IRAK-M regulates NTHi-induced inflammation via JNK and NF-κB signal pathways

Abstract

Purpose

Nontypeable Haemophilus influenzae (NTHi) is a causative agent of acute exacerbations in chronic lung conditions. Despite antibiotic administration, unresolved hyperinflammation underscores the urgent need to identify host-directed immunomodulatory targets. The bronchial mucosa serves as a primary site for infection initiation and propagation. This study aims to investigate the role of airway-expressed interleukin-1 receptor-associated kinase M (IRAK-M) in modulating NTHi-induced lung inflammation and its potential mechanisms.

Methods

We examined the expression of IRAK-M and TLR4 in lung epithelial cells and macrophages following NTHi infection. IRAK-M was silenced or overexpressed to assess its impact on cytokine production.

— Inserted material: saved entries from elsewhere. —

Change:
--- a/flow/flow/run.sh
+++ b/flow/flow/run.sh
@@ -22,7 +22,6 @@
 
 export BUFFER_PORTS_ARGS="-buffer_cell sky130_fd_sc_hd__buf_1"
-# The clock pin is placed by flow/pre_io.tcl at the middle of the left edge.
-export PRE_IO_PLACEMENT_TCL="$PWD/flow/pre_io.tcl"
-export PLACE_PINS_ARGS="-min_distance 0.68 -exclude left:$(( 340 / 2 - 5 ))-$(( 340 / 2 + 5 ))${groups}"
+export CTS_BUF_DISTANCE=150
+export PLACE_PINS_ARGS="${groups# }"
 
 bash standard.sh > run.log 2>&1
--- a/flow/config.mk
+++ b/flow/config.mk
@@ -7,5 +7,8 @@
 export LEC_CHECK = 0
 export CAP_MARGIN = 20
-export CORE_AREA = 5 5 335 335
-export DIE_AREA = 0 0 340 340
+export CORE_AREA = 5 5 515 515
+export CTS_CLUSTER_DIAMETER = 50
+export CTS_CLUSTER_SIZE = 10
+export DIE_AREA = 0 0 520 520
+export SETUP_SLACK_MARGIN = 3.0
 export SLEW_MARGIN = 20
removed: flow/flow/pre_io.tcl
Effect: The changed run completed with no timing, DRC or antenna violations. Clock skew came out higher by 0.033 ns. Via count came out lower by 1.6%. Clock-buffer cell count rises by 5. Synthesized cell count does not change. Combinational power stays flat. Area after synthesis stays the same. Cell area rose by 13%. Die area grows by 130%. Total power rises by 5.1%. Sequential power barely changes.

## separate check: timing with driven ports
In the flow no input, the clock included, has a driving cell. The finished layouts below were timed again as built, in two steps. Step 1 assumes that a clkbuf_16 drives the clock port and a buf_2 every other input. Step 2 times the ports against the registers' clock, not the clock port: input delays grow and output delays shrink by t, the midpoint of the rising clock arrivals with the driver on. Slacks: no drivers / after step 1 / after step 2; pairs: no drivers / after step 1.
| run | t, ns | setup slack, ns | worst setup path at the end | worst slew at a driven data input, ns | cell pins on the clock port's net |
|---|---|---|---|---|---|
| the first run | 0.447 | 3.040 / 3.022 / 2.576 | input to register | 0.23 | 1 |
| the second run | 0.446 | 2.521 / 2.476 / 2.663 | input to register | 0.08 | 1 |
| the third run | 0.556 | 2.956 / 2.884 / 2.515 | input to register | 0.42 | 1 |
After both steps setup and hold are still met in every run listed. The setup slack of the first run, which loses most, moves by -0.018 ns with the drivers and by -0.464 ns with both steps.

In vitro investigations, JNK and NF-κB inhibitors were applied to test whether IRAK-M-mediated inflammation was partly dependent on these pathways. In vivo, the effects of JNK and NF-κB inhibitors were evaluated in NTHi-infected mice.

Results

NTHi infection upregulated IRAK-M and TLR4 expression in both lung epithelial cells and macrophages. Upon NTHi stimulation, inflammatory responses were enhanced by IRAK-M overexpression or suppressed by IRAK-M silencing in lung-resident and immune cells. IRAK-M overexpression led to overactivation of JNK and NF-κB pathways. Inhibition of these pathways counteracted IRAK-M-induced inflammatory responses. In vivo, JNK and NF-κB inhibitors alleviated lung inflammation, and JNK inhibitors improved survival in NTHi-infected mice.

Conclusion

IRAK-M regulates NTHi-induced inflammation possibly through NF-κB and JNK signaling pathways. Modulation of IRAK-M and its downstream JNK and NF-κB signaling pathways might represent a novel therapeutic strategy for controlling NTHi-induced inflammation.